The Director-General of the State Security Service, Lawal Daura, on Thursday vowed “necessary action” against Governor Nyesom Wike of Rivers State for blocking SSS operatives from arresting a senior judge in Port Harcourt last month, PREMIUM TIMES has learnt.
At a meeting with members of the House of Representatives, Mr. Daura said the governor was only protected by Constitutional immunity, and would be dealt with once he loses his immunity, several sources at the meeting told PREMIUM TIMES.
The warning came when Mr. Daura appeared before the House Ad-Hoc Committee investigating the crackdown on the judges, two of whom sit on the Supreme Court.
Our sources said the SSS chief refused to fully cooperate with the committee and withheld details of the department’s arrests of judges in October, infuriating many members.
One source said Mr. Daura failed to disclose “anything spectacular” that could aid the committee’s inquiry, preferring instead to “tell us about how legal his agency’s actions were and who crossed his path.”
The SSS carried out the coordinated operation in different cities on October 7 and 8, and arrested seven judges.
The operation generated intense controversy, with many Nigerians questioning the powers of the SSS to arrest suspects of alleged corruption and economic crimes.
On October 11, the House of Representatives set up a committee to investigate the raids and its aftermath. The committee was inaugurated on Wednesday by Speaker Yakubu Dogara who condemned the operation and urged his colleagues to carefully examine whether the agency acted within its powers.
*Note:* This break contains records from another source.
**src/rtl/fft32_bitrev_reorder.sv**
```systemverilog
// Output reorder buffer for the 32-point SDF FFT. It captures bit-reversed frames into a
// ping-pong memory and replays each one in natural order with its bin index.
module fft32_bitrev_reorder #(
  parameter int unsigned N     = 32,
  parameter int unsigned LOG2N = 5,
  parameter int unsigned WIDTH = 16
) (
  input  logic             clk,
  input  logic             rst,
  input  logic             valid_i,
  input  logic [WIDTH-1:0] data_in_r,
  input  logic [WIDTH-1:0] data_in_i,
  output logic             valid_o,
  output logic [WIDTH-1:0] data_out_r,
  output logic [WIDTH-1:0] data_out_i,
  output logic [LOG2N-1:0] index_o,
  output logic             frame_start_o
);

  function automatic logic [LOG2N-1:0] bitrev(input logic [LOG2N-1:0] a);
    logic [LOG2N-1:0] r;
    for (int b = 0; b < int'(LOG2N); b++) begin
      r[b] = a[int'(LOG2N) - 1 - b];
    end
    return r;
  endfunction

  logic [2*WIDTH-1:0] mem [2][N];

  logic [LOG2N-1:0] wr_cnt;
  logic             wr_bank;
  logic [LOG2N-1:0] rd_cnt;
  logic             rd_bank;
  logic             rd_active;
  logic             wr_last;
  logic             rd_last;

  assign wr_last = valid_i && (wr_cnt == LOG2N'(N - 1));
  assign rd_last = rd_cnt == LOG2N'(N - 1);

  // Storage is deliberately not reset; a write during reset is harmless but suppressed anyway.
  always_ff @(posedge clk) begin
    if (valid_i && !rst) begin
      mem[wr_bank][bitrev(wr_cnt)] <= {data_in_r, data_in_i};
    end
  end

  always_ff @(posedge clk) begin
    if (rst) begin
      wr_cnt        <= '0;
      wr_bank       <= 1'b0;
      rd_cnt        <= '0;
      rd_bank       <= 1'b0;
      rd_active     <= 1'b0;
      valid_o       <= 1'b0;
      frame_start_o <= 1'b0;
      data_out_r    <= '0;
      data_out_i    <= '0;
      index_o       <= '0;
    end else begin
      if (valid_i) begin
        wr_cnt <= wr_cnt + 1'b1;
        if (wr_last) begin
          wr_bank <= ~wr_bank;
        end
      end

      if (rd_active) begin
        {data_out_r, data_out_i} <= mem[rd_bank][rd_cnt];
        index_o                  <= rd_cnt;
        valid_o                  <= 1'b1;
        frame_start_o            <= (rd_cnt == '0);
        rd_cnt                   <= rd_cnt + 1'b1;
        if (rd_last) begin
          rd_active <= 1'b0;
        end
      end else begin
        valid_o       <= 1'b0;
        frame_start_o <= 1'b0;
      end

      // A completing frame overrides the read-side update, so back-to-back frames have no bubble.
      if (wr_last) begin
        rd_bank   <= wr_bank;
        rd_cnt    <= '0;
        rd_active <= 1'b1;
      end
    end
  end

endmodule

```
**config.mk**
```make
export PLATFORM = sky130hd
export DESIGN_NAME = fft32_bitrev_reorder
export DESIGN_NICKNAME = d
export VERILOG_FILES = /design/src/rtl/fft32_bitrev_reorder.sv
export SDC_FILE = /design/constraint.sdc
export NUM_CORES = 2
export LEC_CHECK = 0
export BUFFER_PORTS_ARGS = -buffer_cell sky130_fd_sc_hd__buf_2
export CAP_MARGIN = 20
export CELL_PAD_IN_SITES_DETAIL_PLACEMENT = 1
export CELL_PAD_IN_SITES_GLOBAL_PLACEMENT = 2
export CORE_ASPECT_RATIO = 2
export CORE_MARGIN = 1.5
export CORE_UTILIZATION = 40
export CTS_CLUSTER_DIAMETER = 50
export DETAILED_ROUTE_END_ITERATION = 10
export GPL_ROUTABILITY_DRIVEN = 0
export GPL_TIMING_DRIVEN = 0
export HOLD_SLACK_MARGIN = 0.06
export PLACE_DENSITY_LB_ADDON = 0.1
export SLEW_MARGIN = 15
export SYNTH_ARGS = -nofsm -noshare
export SYNTH_HDL_FRONTEND = slang
export SYNTH_SLANG_ARGS = --single-unit
```
**constraint.sdc**
```tcl
create_clock -name clk -period 4.1 [get_ports clk]
set_clock_uncertainty 0.05 [all_clocks]
set_input_delay 0.41 -clock clk [delete_from_list [all_inputs] [get_ports clk]]
set_output_delay 0.41 -clock clk [all_outputs]
set_load 0.05 [all_outputs]
```
* After elaboration in Yosys (flattened, before gate mapping) *
Memories as Yosys holds them, arrays and structs flattened. A register that Yosys moved wholly into a read port is not among the register bits.
Index checks and enable logic that the tools add are counted.
Widths: inputs -> output; s select.

word-level totals
  logic and storage cells = 43
  output and inout port bits = 39
  memories kept = 1
  latch bits = 0
  bits of input ports = 35
  register bits = 52
  RAM bits = 2048
  ROM bits = 0

operators by class
  mux-type cells = 13
  equality and inequality tests = 2
  bitwise gates (word level) = 4
  reductions and logical operators = 8
  add/sub/neg operators = 2
  multiply operators = 0
  shift operators = 0
  div/mod/pow operators = 0
  order comparisons = 3

memories
  name  words  bits a word  rd ports  clocked after Yosys merged registers in  wr ports  line  source
  mem   2      1024         1         1                                        1         28    logic [2*WIDTH-1:0] mem [2][N];

operators with widths
  kind                 number
  $mux 1024            1
  $bmux 32 s5          1
  $demux 32 s5         1
  $mux 32              3
  $ge 6x6->1 const B   2
  $not 5->6            2
  $add 5x1->5 const B  2
  $eq 5x5->1 const B   2
  $mux 1               7
  $lt 6x1->1 const B   1
  $logic_not 5->1      1
  $reduce_or 2->1      2
  $logic_and 1x1->1    3
  $not 1->1            2
  $reduce_and 2->1     1
  $logic_not 1->1      1

* Depth between registers and ports, before layout *
  word-level depth = 6
  mapped depth = 10
  depth with buffers taken out = 6

* Worst setup path after synthesis *
OpenSTA, ideal clock, no wires.

  path type = input port to flip-flop
  start = input valid_i
  end = memory mem[1][320] in the netlist's numbering, enable pin
  arrival time = 2734 ps
  stages on the path = 4
  path slack = 895 ps
  library setup time = 421 ps
  cells stage by stage = clkbuf_1 > nor3b_1 > nand3_1 > nor2_1

between the ends
  word-level cells in the longest chain between the ends = 3

ends and longest elaborated chain
  what                             line  source
  from (decl)                      10    input logic valid_i,
  $logic_and 1x1->1                43    if (valid_i && !rst) begin
  $mux 1                           43
  $mux 1024 (implied by the code)  44    mem[wr_bank][bitrev(wr_cnt)] <= {data_in_r, data_in_i};
  to (decl)                        28

No other way between the ends.

* Worst setup path in the final report *
  start = register rd_cnt[1]
  end = register data_out_i[8]

between the ends
  word-level cells in the longest chain between the ends = 4

ends and longest elaborated chain
  what                                        line  source
  from (decl)                                 32    logic [LOG2N-1:0] rd_cnt;
  from (signal assigned)                      73    rd_cnt <= rd_cnt + 1'b1;
  $not 5->6 (implied by the code)             69    {data_out_r, data_out_i} <= mem[rd_bank][rd_cnt];
  $bmux 32 s5                                 69
  $mux 32 (implied by the code) (2 in a row)  69
  to (signal assigned)                        69
  to (decl)                                   15    output logic [WIDTH-1:0] data_out_i,

No other way between the ends. The select of a mux whose other input is x is not followed.
A chain may end at the register's enable or synchronous reset.

==> impl_metrics.json <==
{
  "status": "finished with violations",
  "violations": "negative setup slack",
  "h-tree-depth": 4,
  "power_mw": 42.85,
  "die_w_um": 319.2,
  "worstPathRequired_ns": 4.73,
  "finalSetupViolCount": 1,
  "clock_latency_ns": 0.86,
  "post-cts-setup-buffers": 0,
  "cts-root-buf": "clkbuf_16",
  "synth_top_area_share_pct": 76.90,
  "synth_cell_types": 48,
  "synth_area_um2": 79970,
  "routed_wl_um": 269500,
  "vias": 39410,
  "worstSetupEndpointType": "flop",
  "drt_iter0_drc": 3462,
  "cts_tree": "yes",
  "io_buffers": 72,
  "leakagePower_nw": 28.34,
  "track_usage_pct": 26.78,
  "period_share_pct": 102.6,
  "holdCritPathClass": "in2reg",
  "finalCriticalPeriod_ns": 4.208,
  "critPathArrivalTime_ns": 4.84,
  "yosysTopAreaCell": "edfxtp_1",
  "clockBufferDepth": 4,
  "drive_above_1_share_pct": 28.19,
  "powerDensity_nw_per_um2": 456.9,
  "cp_max_fo": 10,
  "grt.overflow.total": 0,
  "rsz0062_at_grt": "no",
  "nFillCells": 17780,
  "cts.sinks": 2101,
  "synth_warnings": 0,
  "synth_edf_count": 2048,
  "syn_nets": 3651,
  "grt_pass1_wl_um": 365600,
  "grt_max_degree": 65,
  "drt_pass1_iterations": 5,
  "clk_pin_slew_ns": 0.07,
  "synthTopCellsByArea": "edfxtp_1 77%, mux4_2 14%, mux2i_1 1.6%",
  "areaGrowthSynthToFinish_pct": 17.26,
  "pre_cts_ws_ns": -0.3200,
  "post-route-util_pct": 47.09,
  "design.core.area_um2": 199100,
  "drc": 0,
  "cts_buffers": 195,
  "rows": 232,
  "slew_viol_final": 0,
  "ir_worst_vdd_mv": 0.3783,
  "die_area_um2": 202800,
  "initial_core_util_pct": 40.16,
  "synth_flop_cell": "edfxtp_1",
  "grt_pass1_vias": 42500,
  "synthMostInstantiatedCell": "edfxtp_1",
  "dp.cells": 6391,
  "critPathKind": "reg2reg",
  "vias_per_cell": 5.831,
  "max_cap_viol_count": 0,
  "antenna_found_initial": 8,
  "ys_seq_area_share_pct": 78.23,
  "ys_seq_elements": 2101,
  "routedWlPerCell_um": 39.88,
  "num_io_pins": 74,
  "tns_ns": -0.1083,
  "async_flop_share_pct": 0,
  "start_kind": "flop",
  "worst_slack_ns": -0.1083,
  "hold_viol": 0,
  "max_slew.worst_pin.slew_ns": 1.208,
  "die_y_um": 635.3,
  "timing.slew.headroom_pct": 19.45,
  "clock.fmax_ghz": 0.2376,
  "ant_nets": 0,
  "synthCells": 3607,
  "dp_hpwl_um": 192500,
  "syn-mean-instance-area_um2": 22.17,
  "synth_commonest_cells": "2048 x edfxtp_1, 496 x mux4_2, 149 x nor2_1, 133 x nand2_1, 124 x mux2i_1",
  "nets": 4072,
  "stdcell_count": 6758
}
==> layer usage <==
| layer | GRT usage (%) | share of wire (%) |
|---|---|---|
| met2 | 52.31 | 57 |
| met5 | 0 | 0 |
| met4 | 13.19 | 5.7 |
| met3 | 2.598 | 3.2 |
| met1 | 28.17 | 34 |
==> sequential cells by signal, indices dropped and copies added (netlist names), named ones only <==
signal and cells:
data_out_r 16, index_o 5, rd_cnt 5, rd_active 1, mem 2048, data_out_i 16
wr_bank 1, wr_cnt 5, rd_bank 1, frame_start_o 1, valid_o 1
==> cell type report <==
cell class              instances  area, um^2  share of cell area, %
multi-input cells            1302       16800                  17.92
plain buffers                 199        1141                  1.217
well taps                    2574        3221                  3.434
clock buffers                 244        5331                  5.685
inverters                       5       18.77                0.02001
clock inverters               107        1042                  1.111
diodes                          2       5.005               0.005337
repair buffers                224        3655                  3.897
flip-flops and latches       2101       62560                  66.71
==> cells in the final DEF, fill, tap and decap left out, types with 38 or more instances in the layout <==
| cell type | synthesis | layout |
|---|---|---|
| edfxtp_1 | 2048 | 2048 |
| mux4_2 | 496 | 496 |
| clkbuf_16 | 0 | 201 |
| nand2_1 | 133 | 133 |
| mux2i_1 | 124 | 122 |
| clkbuf_1 | 75 | 99 |
| buf_2 | 37 | 87 |
| nor2_1 | 149 | 84 |
| a22oi_1 | 84 | 84 |
| buf_12 | 0 | 72 |
| nor2_4 | 0 | 64 |
| buf_4 | 32 | 61 |
| buf_16 | 0 | 57 |
| dfxtp_1 | 53 | 53 |
| clkinv_2 | 0 | 40 |
| a21oi_1 | 45 | 38 |
==> worst paths after layout <==
path | depth (start not counted) | endpoint | slack, ns | start
worst min register to register | 2 | flop | 0.43 | rd_bank
worst min-delay path | 1 | mem[0][413] | 0.08 | data_in_r[13]
worst max register to register | 9 | data_out_i[8] | -0.11 | rd_cnt[1]
worst max-delay path | 9 | data_out_i[8] | -0.11 | rd_cnt[1]
==> critical path, stage by stage, from the launching register on <==
cell and delay (ns):
dfxtp_1 0.39, buf_4 0.31, buf_4 0.35, clkbuf_1 0.74
buf_2 0.50, mux4_2 0.39, nand2_1 0.12, nand3b_1 0.10
a21oi_1 0.92, nor3_1 0.11
==> through the flow <==
stage	instance area, um^2	hold slack [ns]
global route	93780	0.1000
detailed placement	87170	0.4174
global placement	83550	0.3968
CTS	93680	0.06961
finish	93780	0.07531
floorplan	79970	0.3859
==> power breakdown <==
group / switching, mW / internal, mW
sequential: 0.0124 / 23.6
clock: 8.14 / 10.5
combinational: 0.530 / 0.127
==> kinds of logic (layout without fill, tap and decap cells) <==
family	count (synthesis)	count (layout)	share of synthesized area, %
AND/OR/NAND/NOR	365	365	1.957
other	0	2	0
adder cells (fa/ha/maj)	9	9	0.1408
multiplexers	620	620	15.52
XOR/XNOR	7	7	0.07666
buffers and inverters	204	779	1.428
flip-flops	2101	2101	78.23
AO/OA/AOI/OAI	301	301	2.649
==> repair_timing <==
item	in CTS	in global routing
hold endpoints to repair	183	1
resized for setup	8	2
hold buffers	11	1
endpoints found under the setup margin	8	2
No activity file was read; power rests on OpenSTA's default activity.
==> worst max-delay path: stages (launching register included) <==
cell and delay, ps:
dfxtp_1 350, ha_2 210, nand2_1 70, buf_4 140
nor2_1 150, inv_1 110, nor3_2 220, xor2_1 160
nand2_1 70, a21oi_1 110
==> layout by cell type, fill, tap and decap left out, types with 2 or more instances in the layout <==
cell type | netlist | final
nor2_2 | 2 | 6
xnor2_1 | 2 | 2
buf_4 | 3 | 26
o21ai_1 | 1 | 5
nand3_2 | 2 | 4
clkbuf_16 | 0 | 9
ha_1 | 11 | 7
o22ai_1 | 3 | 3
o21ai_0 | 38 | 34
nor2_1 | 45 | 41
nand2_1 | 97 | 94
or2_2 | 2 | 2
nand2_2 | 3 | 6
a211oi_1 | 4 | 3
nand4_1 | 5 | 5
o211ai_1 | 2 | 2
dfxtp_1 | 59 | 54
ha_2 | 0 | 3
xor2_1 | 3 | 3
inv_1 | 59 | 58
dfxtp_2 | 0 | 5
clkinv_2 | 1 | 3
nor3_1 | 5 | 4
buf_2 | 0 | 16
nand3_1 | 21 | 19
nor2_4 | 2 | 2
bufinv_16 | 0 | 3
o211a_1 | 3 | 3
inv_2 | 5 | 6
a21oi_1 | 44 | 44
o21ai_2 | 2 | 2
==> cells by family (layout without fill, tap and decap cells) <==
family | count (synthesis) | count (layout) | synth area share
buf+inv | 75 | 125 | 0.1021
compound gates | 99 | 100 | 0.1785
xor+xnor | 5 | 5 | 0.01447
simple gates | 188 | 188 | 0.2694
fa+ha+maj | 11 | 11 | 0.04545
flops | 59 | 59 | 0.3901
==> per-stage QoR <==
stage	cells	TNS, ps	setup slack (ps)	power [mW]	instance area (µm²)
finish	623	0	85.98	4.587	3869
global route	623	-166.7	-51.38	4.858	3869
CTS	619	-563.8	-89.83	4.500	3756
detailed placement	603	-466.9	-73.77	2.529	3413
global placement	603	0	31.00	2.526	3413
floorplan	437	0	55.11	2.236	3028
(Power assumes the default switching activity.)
--- src/rtl/fft_bfly_seq.sv ---
// fft_bfly_seq: read-side sequencer for a 2^LOG2N-point radix-2 DIT FFT.
// Walks every stage and butterfly of an in-place transform. For each
// butterfly it emits two data-RAM addresses and one twiddle-table address.
// The twiddle table itself lives outside this block.
//
// Optional build macro: FFT_BITREV_LOAD_EN
//   When defined, a LOAD phase runs before the butterflies. In LOAD the
//   block produces bit-reversed write addresses for the incoming samples.
//
// Ports
//   clk       in   clock; all state updates on the rising edge
//   rst_n     in   asynchronous active-low reset
//   start     in   begin a transform; only looked at in IDLE
//   busy      out  high in every state except IDLE
//   done      out  one-cycle pulse when the transform completes
//   bf_valid  out  butterfly descriptor valid
//   bf_ready  in   datapath accepts the descriptor
//   addr_a    out  upper-leg data address
//   addr_b    out  lower-leg data address
//   tw_addr   out  twiddle index; W = exp(-j*2*pi*tw_addr/2^LOG2N)
//   stage     out  current stage, 0..LOG2N-1
//   last_bf   out  high with the final descriptor of a stage
//   in_valid  in   (FFT_BITREV_LOAD_EN) input sample strobe
//   ld_we     out  (FFT_BITREV_LOAD_EN) sample write enable
//   ld_addr   out  (FFT_BITREV_LOAD_EN) bit-reversed sample write address
//
// State  | meaning
// IDLE   | waiting for start
// LOAD   | bit-reversed sample load (FFT_BITREV_LOAD_EN builds only)
// RUN    | presenting butterfly descriptors to the datapath
// DRAIN  | PIPE_DRAIN idle cycles between stages, so writeback can finish
// DONE   | one-cycle done pulse
module fft_bfly_seq #(
  parameter int LOG2N      = 7,
  parameter int PIPE_DRAIN = 4
) (
  input  logic             clk,
  input  logic             rst_n,
  input  logic             start,
  output logic             busy,
  output logic             done,
  output logic             bf_valid,
  input  logic             bf_ready,
  output logic [LOG2N-1:0] addr_a,
  output logic [LOG2N-1:0] addr_b,
  output logic [LOG2N-2:0] tw_addr,
  output logic [2:0]       stage,
  output logic             last_bf
`ifdef FFT_BITREV_LOAD_EN
  ,
  input  logic             in_valid,
  output logic             ld_we,
  output logic [LOG2N-1:0] ld_addr
`endif
);

  localparam int KW = LOG2N - 1;
  localparam logic [KW-1:0]    K_ONES     = '1;
  localparam logic [LOG2N-1:0] ONE        = {{(LOG2N-1){1'b0}}, 1'b1};
  localparam logic [2:0]       S_LAST     = 3'(LOG2N - 1);
  localparam bit               HAS_DRAIN  = (PIPE_DRAIN > 0);
  localparam logic [3:0]       DRAIN_INIT = 4'((PIPE_DRAIN > 0) ? PIPE_DRAIN - 1 : 0);

  typedef enum logic [2:0] {
    S_IDLE,
    S_RUN,
    S_DRAIN,
    S_DONE
`ifdef FFT_BITREV_LOAD_EN
    , S_LOAD
`endif
  } state_e;

  state_e        state_q, state_d;
  logic [KW-1:0] k_q, k_d;
  logic [2:0]    s_q, s_d;
  logic [3:0]    drain_q, drain_d;
`ifdef FFT_BITREV_LOAD_EN
  logic [LOG2N-1:0] n_q, n_d;
`endif

  logic [LOG2N-1:0] addr_a_q, addr_b_q;
  logic [KW-1:0]    tw_q;
  logic [2:0]       stage_q;
  logic             last_q;

  // Descriptor for the butterfly that will be presented next cycle.
  logic [LOG2N-1:0] half_d, addr_a_d, addr_b_d;
  logic [KW-1:0]    pos_d, grp_d, tw_d;
  logic [3:0]       grp_sh, tw_sh;
  logic             last_d;

  // Next-state logic
  always_comb begin
    state_d = state_q;
    k_d     = k_q;
    s_d     = s_q;
    drain_d = drain_q;
`ifdef FFT_BITREV_LOAD_EN
    n_d     = n_q;
`endif
    case (state_q)
      S_IDLE: begin
        if (start) begin
          k_d = '0;
          s_d = '0;
`ifdef FFT_BITREV_LOAD_EN
          n_d     = '0;
          state_d = S_LOAD;
`else
          state_d = S_RUN;
`endif
        end
      end
`ifdef FFT_BITREV_LOAD_EN
      S_LOAD: begin
        if (in_valid) begin
          n_d = n_q + ONE;
          if (n_q == '1) state_d = S_RUN;
        end
      end
`endif
      S_RUN: begin
        if (bf_ready) begin
          if (k_q == K_ONES) begin
            k_d = '0;
            if (HAS_DRAIN) begin
              state_d = S_DRAIN;
              drain_d = DRAIN_INIT;
            end else if (s_q == S_LAST) begin
              state_d = S_DONE;
            end else begin
              s_d = s_q + 3'd1;
            end
          end else begin
            k_d = k_q + 1'b1;
          end
        end
      end
      S_DRAIN: begin
        if (drain_q == 4'd0) begin
          if (s_q == S_LAST) begin
            state_d = S_DONE;
          end else begin
            s_d     = s_q + 3'd1;
            state_d = S_RUN;
          end
        end else begin
          drain_d = drain_q - 4'd1;
        end
      end
      S_DONE:  state_d = S_IDLE;
      default: state_d = S_IDLE;
    endcase
  end

  // Address generation for the next butterfly.
  // pos = k mod 2^s, grp = k >> s; addr_a = grp*2^(s+1) + pos.
  always_comb begin
    half_d   = ONE << s_d;
    pos_d    = k_d & ~(K_ONES << s_d);
    grp_d    = k_d >> s_d;
    grp_sh   = {1'b0, s_d} + 4'd1;
    addr_a_d = ({1'b0, grp_d} << grp_sh) | {1'b0, pos_d};
    addr_b_d = addr_a_d | half_d;
    tw_sh    = 4'(LOG2N - 1) - {1'b0, s_d};
    tw_d     = pos_d << tw_sh;
    last_d   = (k_d == K_ONES);
  end

  always_ff @(posedge clk or negedge rst_n) begin
    if (!rst_n) begin
      state_q  <= S_IDLE;
      k_q      <= '0;
      s_q      <= '0;
      drain_q  <= '0;
`ifdef FFT_BITREV_LOAD_EN
      n_q      <= '0;
`endif
      addr_a_q <= '0;
      addr_b_q <= '0;
      tw_q     <= '0;
      stage_q  <= '0;
      last_q   <= 1'b0;
    end else begin
      state_q <= state_d;
      k_q     <= k_d;
      s_q     <= s_d;
      drain_q <= drain_d;
`ifdef FFT_BITREV_LOAD_EN
      n_q     <= n_d;
`endif
      // Reloading while stalled writes back identical values, which keeps
      // the descriptor stable. Outside RUN the outputs hold their last values.
      if (state_d == S_RUN) begin
        addr_a_q <= addr_a_d;
        addr_b_q <= addr_b_d;
        tw_q     <= tw_d;
        stage_q  <= s_d;
        last_q   <= last_d;
      end
    end
  end

  assign busy     = (state_q != S_IDLE);
  assign done     = (state_q == S_DONE);
  assign bf_valid = (state_q == S_RUN);
  assign addr_a   = addr_a_q;
  assign addr_b   = addr_b_q;
  assign tw_addr  = tw_q;
  assign stage    = stage_q;
  assign last_bf  = last_q;

`ifdef FFT_BITREV_LOAD_EN
  logic [LOG2N-1:0] n_rev;
  always_comb begin
    n_rev = '0;
    for (int i = 0; i < LOG2N; i++) n_rev[i] = n_q[LOG2N-1-i];
  end
  assign ld_we   = (state_q == S_LOAD) && in_valid;
  assign ld_addr = n_rev;
`endif

endmodule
Mr. Daura appeared before the committee on Thursday, and immediately sought a private session with the members.
But some lawmakers said after extensive exchanges between them and the top intelligence official, they could not obtain useful details.
“It was a very important hearing but he insulted the sensitivity of all of us present by failing to provide anything useful that we haven’t already read in the media,” one lawmaker said furiously. He requested to speak anonymously because of the sensitivity of the matter.
At some point, some of the lawmakers said they queried why Mr. Daura requested an executive session in the first place.
“We made him understand that his cocky attitude was unacceptable and not in the best interest of our country,” another lawmaker said. “Yet this is why he took us into a private session.”
The SSS has become increasingly opaque since President Buhari appointed Mr. Daura last year. The agency, which used to have a spokesperson, immediately cancelled all channels of communications with the public and the media.
Lawmakers say Mr. Daura did not act any different on Thursday.
“He pushed back against all relevant questions that we asked him,” a lawmaker said, “preferring only to stick to his position that what he did was legal.”
The lawmakers said Mr. Daura stuck to his talking point even on the preparation against the arraignment of the judges.
“He refused to answer us, saying we will see the details we’re requesting when he presents them against the judges in court.”
The lawmakers said Mr. Daura issued a series of threats against some prominent citizens who spoke out against the conduct of the organisation in recent times.
Neither Mr. Daura not the SSS could be reached for comments.
But our sources said amongst those Mr. Daura threatened to deal with was Mr. Wike, who prevented the SSS from arresting a judge in Port-Harcourt during the raid, sparking a row between the governor and the agency at the time.
“He thoroughly condemned the actions of Wike. And vowed to take necessary action against him when he no longer enjoys immunity,” the lawmaker said. Mr. Wike took office in May 2015 and is expected to complete his first term in 2019.
One lawmaker said Mr. Daura acted as if he was the head of a secret agency.
The lawmaker said the committee would expand its findings to include questions about the SSS’ portrayal of itself as a secret organisation.
“The Defence Intelligence Agency is the organisation I know to be secret in this country,” the lawmaker said. “There may be others in the military or for financial intelligence, but I know for a fact that the SSS is not a secret organisation.”
Other agencies such as the EFCC and the ICPC also made submission to the committee yesterday, but they confined themselves to enumerating their constitutional role, the lawmakers said.
“Both of them submitted documents that are less than 10 pages just to basically explain what laws allowed them to do,” another lawmaker said. “But we decided to give them a pass because they were only dragged into a matter that does not concern them.”
“We all know the SSS is solely responsible for the arrest, detention and allegations of fraud against the judges.”